**src/rtl/core/psc_pkg.sv**
```systemverilog
// ----------------------------------------------------------------------------
// psc_pkg
// Shared types, signature patterns and codes for the payload signature
// classifier.
// ----------------------------------------------------------------------------
package psc_pkg;

	localparam int HIST_DEPTH = 12;
	localparam int SCAN_END   = 50;
	localparam int HDR_LEN    = 20;
	localparam int SHORT_LEN  = 7;
	localparam int LONG_LEN   = 12;

	localparam logic [7:0] AT_SIGN = 8'h40;

	localparam logic [31:0] SUBNET_LOW_RST  = 32'd3702856924;
	localparam logic [31:0] SUBNET_HIGH_RST = 32'd3702856942;

	// fixed header: 0C 00 00 00 01 01 00 00 06 00, then ten zero bytes
	localparam logic [7:0] HDR_PATTERN [HDR_LEN] = '{
		8'h0C, 8'h00, 8'h00, 8'h00, 8'h01, 8'h01, 8'h00, 8'h00, 8'h06, 8'h00,
		8'h00, 8'h00, 8'h00, 8'h00, 8'h00, 8'h00, 8'h00, 8'h00, 8'h00, 8'h00
	};

	localparam logic [7:0] SHORT_TEXT [SHORT_LEN] = '{
		8'h31, 8'h36, 8'h33, 8'h2E, 8'h63, 8'h6F, 8'h6D
	};

	localparam logic [7:0] LONG_TEXT [LONG_LEN] = '{
		8'h70, 8'h6F, 8'h70, 8'h6F, 8'h2E, 8'h31, 8'h36, 8'h33, 8'h2E, 8'h63, 8'h6F, 8'h6D
	};

	typedef enum logic {
		CFG_SUBNET_LOW  = 1'b0,
		CFG_SUBNET_HIGH = 1'b1
	} cfg_index_t;

	typedef enum logic [1:0] {
		KIND_NONE   = 2'd0,
		KIND_HEADER = 2'd1,
		KIND_RANGE  = 2'd2,
		KIND_DOMAIN = 2'd3
	} match_kind_t;

	typedef struct packed {
		logic [7:0]  data_byte;
		logic        last_byte;
		logic [15:0] payload_len;
		logic        is_tcp;
		logic [31:0] dest_addr;
		logic        peer_marked;
	} psc_item_t;

	typedef struct packed {
		logic        detected;
		match_kind_t kind;
	} psc_verdict_t;

endpackage

```
**src/rtl/core/psc_match.sv**
```systemverilog
// ----------------------------------------------------------------------------
// psc_match
// Per-packet match state and verdict logic; consumes one byte per step.
// ----------------------------------------------------------------------------
module psc_match
	import psc_pkg::*;
(
	input  logic         clk,
	input  logic         arst_n,
	input  logic         step,
	input  psc_item_t    item,
	input  logic [31:0]  subnet_low,
	input  logic [31:0]  subnet_high,
	output psc_verdict_t verdict
);

	localparam logic [15:0] POS_MAX      = 16'hFFFF;
	localparam logic [15:0] LONG_MIN_POS = 16'(2 * LONG_LEN + 2);
	localparam logic [15:0] SHORT_MIN_POS = 16'(3 * SHORT_LEN);
	localparam logic [15:0] LONG_END_POS  = 16'(SCAN_END + LONG_LEN);
	localparam logic [15:0] SHORT_END_POS = 16'(SCAN_END + SHORT_LEN);

	logic [15:0] pos_q;
	logic [7:0]  recent_q [HIST_DEPTH];
	logic        hdr_ok_q;
	logic [31:0] len_word_q;
	logic        marker_zero_q;
	logic        domain_q;

	logic [7:0]  win [HIST_DEPTH + 1];
	logic        in_len;
	logic        hdr_ok_d;
	logic [31:0] len_word_d;
	logic        marker_zero_d;
	logic        domain_d;
	logic        long_hit;
	logic        short_hit;
	logic        in_subnet;

	always_comb begin
		win[0] = item.data_byte;
		for (int k = 1; k <= HIST_DEPTH; k++) begin
			win[k] = recent_q[k-1];
		end
	end

	always_comb begin
		in_len = pos_q < item.payload_len;

		long_hit = (pos_q >= LONG_MIN_POS) && (pos_q < LONG_END_POS) &&
			(win[LONG_LEN] == AT_SIGN);
		for (int i = 0; i < LONG_LEN; i++) begin
			if (win[LONG_LEN-1-i] != LONG_TEXT[i]) begin
				long_hit = 1'b0;
			end
		end

		short_hit = (pos_q >= SHORT_MIN_POS) && (pos_q < SHORT_END_POS) &&
			(({1'b0, pos_q} + 17'd2) <= {1'b0, item.payload_len}) &&
			(win[SHORT_LEN] == AT_SIGN);
		for (int i = 0; i < SHORT_LEN; i++) begin
			if (win[SHORT_LEN-1-i] != SHORT_TEXT[i]) begin
				short_hit = 1'b0;
			end
		end

		hdr_ok_d      = hdr_ok_q;
		len_word_d    = len_word_q;
		marker_zero_d = marker_zero_q;
		domain_d      = domain_q;
		if (in_len) begin
			if ((pos_q < 16'(HDR_LEN)) && (item.data_byte != HDR_PATTERN[pos_q[4:0]])) begin
				hdr_ok_d = 1'b0;
			end
			if (pos_q < 16'd4) begin
				case (pos_q[1:0])
					2'd0:    len_word_d[7:0]   = item.data_byte;
					2'd1:    len_word_d[15:8]  = item.data_byte;
					2'd2:    len_word_d[23:16] = item.data_byte;
					default: len_word_d[31:24] = item.data_byte;
				endcase
			end
			if (((pos_q == 16'd12) || (pos_q == 16'd13)) && (item.data_byte != 8'd0)) begin
				marker_zero_d = 1'b0;
			end
			if (long_hit || short_hit) begin
				domain_d = 1'b1;
			end
		end
	end

	// verdict from the state as it stands after this byte
	always_comb begin
		in_subnet = (item.dest_addr >= subnet_low) && (item.dest_addr <= subnet_high);
		verdict.detected = 1'b1;
		if (item.is_tcp && (item.payload_len == 16'(HDR_LEN)) && hdr_ok_d) begin
			verdict.kind = KIND_HEADER;
		end else if (item.is_tcp && item.peer_marked && in_subnet) begin
			verdict.kind = KIND_RANGE;
		end else if ((item.payload_len > 16'd13) && (len_word_d == {16'd0, item.payload_len}) &&
			marker_zero_d && domain_d) begin
			verdict.kind = KIND_DOMAIN;
		end else begin
			verdict.kind     = KIND_NONE;
			verdict.detected = 1'b0;
		end
	end

	always_ff @(posedge clk or negedge arst_n) begin
		if (!arst_n) begin
			pos_q         <= '0;
			hdr_ok_q      <= 1'b1;
			len_word_q    <= '0;
			marker_zero_q <= 1'b1;
			domain_q      <= 1'b0;
			for (int k = 0; k < HIST_DEPTH; k++) begin
				recent_q[k] <= '0;
			end
		end else if (step) begin
			if (item.last_byte) begin
				// drop all packet state after the verdict
				pos_q         <= '0;
				hdr_ok_q      <= 1'b1;
				len_word_q    <= '0;
				marker_zero_q <= 1'b1;
				domain_q      <= 1'b0;
				for (int k = 0; k < HIST_DEPTH; k++) begin
					recent_q[k] <= '0;
				end
			end else begin
				if (pos_q != POS_MAX) begin
					pos_q <= pos_q + 16'd1;
				end
				hdr_ok_q      <= hdr_ok_d;
				len_word_q    <= len_word_d;
				marker_zero_q <= marker_zero_d;
				domain_q      <= domain_d;
				recent_q[0]   <= item.data_byte;
				for (int k = 1; k < HIST_DEPTH; k++) begin
					recent_q[k] <= recent_q[k-1];
				end
			end
		end
	end

endmodule

```
**src/rtl/core/payload_signature_classifier_core.sv**
```systemverilog
// ----------------------------------------------------------------------------
// payload_signature_classifier_core
// Streams packet payload bytes and returns one verdict per packet.
// ----------------------------------------------------------------------------
// Takes one payload byte per transfer, with the packet's metadata alongside,
// and returns one verdict (detected, match_kind) on the transfer that follows
// the packet's last byte. A new byte is accepted every cycle while the input
// is not stalled; each byte passes through the input register while the match
// logic updates the packet state, and the verdict for the last byte lands in
// the output register. The input stalls only when a verdict is due while the
// previous verdict still waits in the output register. The subnet range
// registers must be written while no packet is in flight; a zero-length
// packet is one transfer with last_byte set.
// ----------------------------------------------------------------------------
module payload_signature_classifier_core
	import psc_pkg::*;
(
	input  logic        clk,
	input  logic        arst_n,
	// configuration
	input  logic        cfg_wr_en,
	input  logic        cfg_index,
	input  logic [31:0] cfg_wdata,
	// byte input
	input  logic        in_valid,
	output logic        in_stall,
	input  logic [7:0]  data_byte,
	input  logic        last_byte,
	input  logic [15:0] payload_len,
	input  logic        is_tcp,
	input  logic [31:0] dest_addr,
	input  logic        peer_marked,
	// verdict output
	output logic        out_valid,
	input  logic        out_stall,
	output logic        detected,
	output logic [1:0]  match_kind
);

	logic [31:0]  subnet_low_q;
	logic [31:0]  subnet_high_q;

	psc_item_t    item_s1;
	logic         valid_s1;
	logic         out_valid_q;
	psc_verdict_t verdict_q;
	psc_verdict_t verdict;

	logic         advance;
	logic         step;
	logic         in_xfer;

	// Configuration registers: plain writes, no read-back.
	always_ff @(posedge clk or negedge arst_n) begin
		if (!arst_n) begin
			subnet_low_q  <= SUBNET_LOW_RST;
			subnet_high_q <= SUBNET_HIGH_RST;
		end else if (cfg_wr_en) begin
			case (cfg_index_t'(cfg_index))
				CFG_SUBNET_LOW:  subnet_low_q  <= cfg_wdata;
				CFG_SUBNET_HIGH: subnet_high_q <= cfg_wdata;
				default: ;
			endcase
		end
	end

	// A byte without a verdict always moves on; a last byte needs the
	// output register free or being emptied this cycle.
	assign advance  = !item_s1.last_byte || !out_valid_q || !out_stall;
	assign step     = valid_s1 && advance;
	assign in_stall = valid_s1 && !advance;
	assign in_xfer  = in_valid && !in_stall;

	// Input register: hold while stalled, load on every transfer.
	always_ff @(posedge clk or negedge arst_n) begin
		if (!arst_n) begin
			valid_s1 <= 1'b0;
		end else if (!in_stall) begin
			valid_s1 <= in_valid;
		end
	end

	always_ff @(posedge clk) begin
		if (in_xfer) begin
			item_s1.data_byte   <= data_byte;
			item_s1.last_byte   <= last_byte;
			item_s1.payload_len <= payload_len;
			item_s1.is_tcp      <= is_tcp;
			item_s1.dest_addr   <= dest_addr;
			item_s1.peer_marked <= peer_marked;
		end
	end

	psc_match u_match (
		.clk         (clk),
		.arst_n      (arst_n),
		.step        (step),
		.item        (item_s1),
		.subnet_low  (subnet_low_q),
		.subnet_high (subnet_high_q),
		.verdict     (verdict)
	);

	// Output register: load a verdict on the last byte, clear once taken.
	always_ff @(posedge clk or negedge arst_n) begin
		if (!arst_n) begin
			out_valid_q <= 1'b0;
		end else if (step && item_s1.last_byte) begin
			out_valid_q <= 1'b1;
		end else if (!out_stall) begin
			out_valid_q <= 1'b0;
		end
	end

	always_ff @(posedge clk) begin
		if (step && item_s1.last_byte) begin
			verdict_q <= verdict;
		end
	end

	assign out_valid  = out_valid_q;
	assign detected   = verdict_q.detected;
	assign match_kind = verdict_q.kind;

endmodule
```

Work to complete :: List all lines in the material containing the string "detected".

Reply to the exercise ::
		logic        detected;
		verdict.detected = 1'b1;
			verdict.detected = 1'b0;
// and returns one verdict (detected, match_kind) on the transfer that follows
	output logic        detected,
	assign detected   = verdict_q.detected;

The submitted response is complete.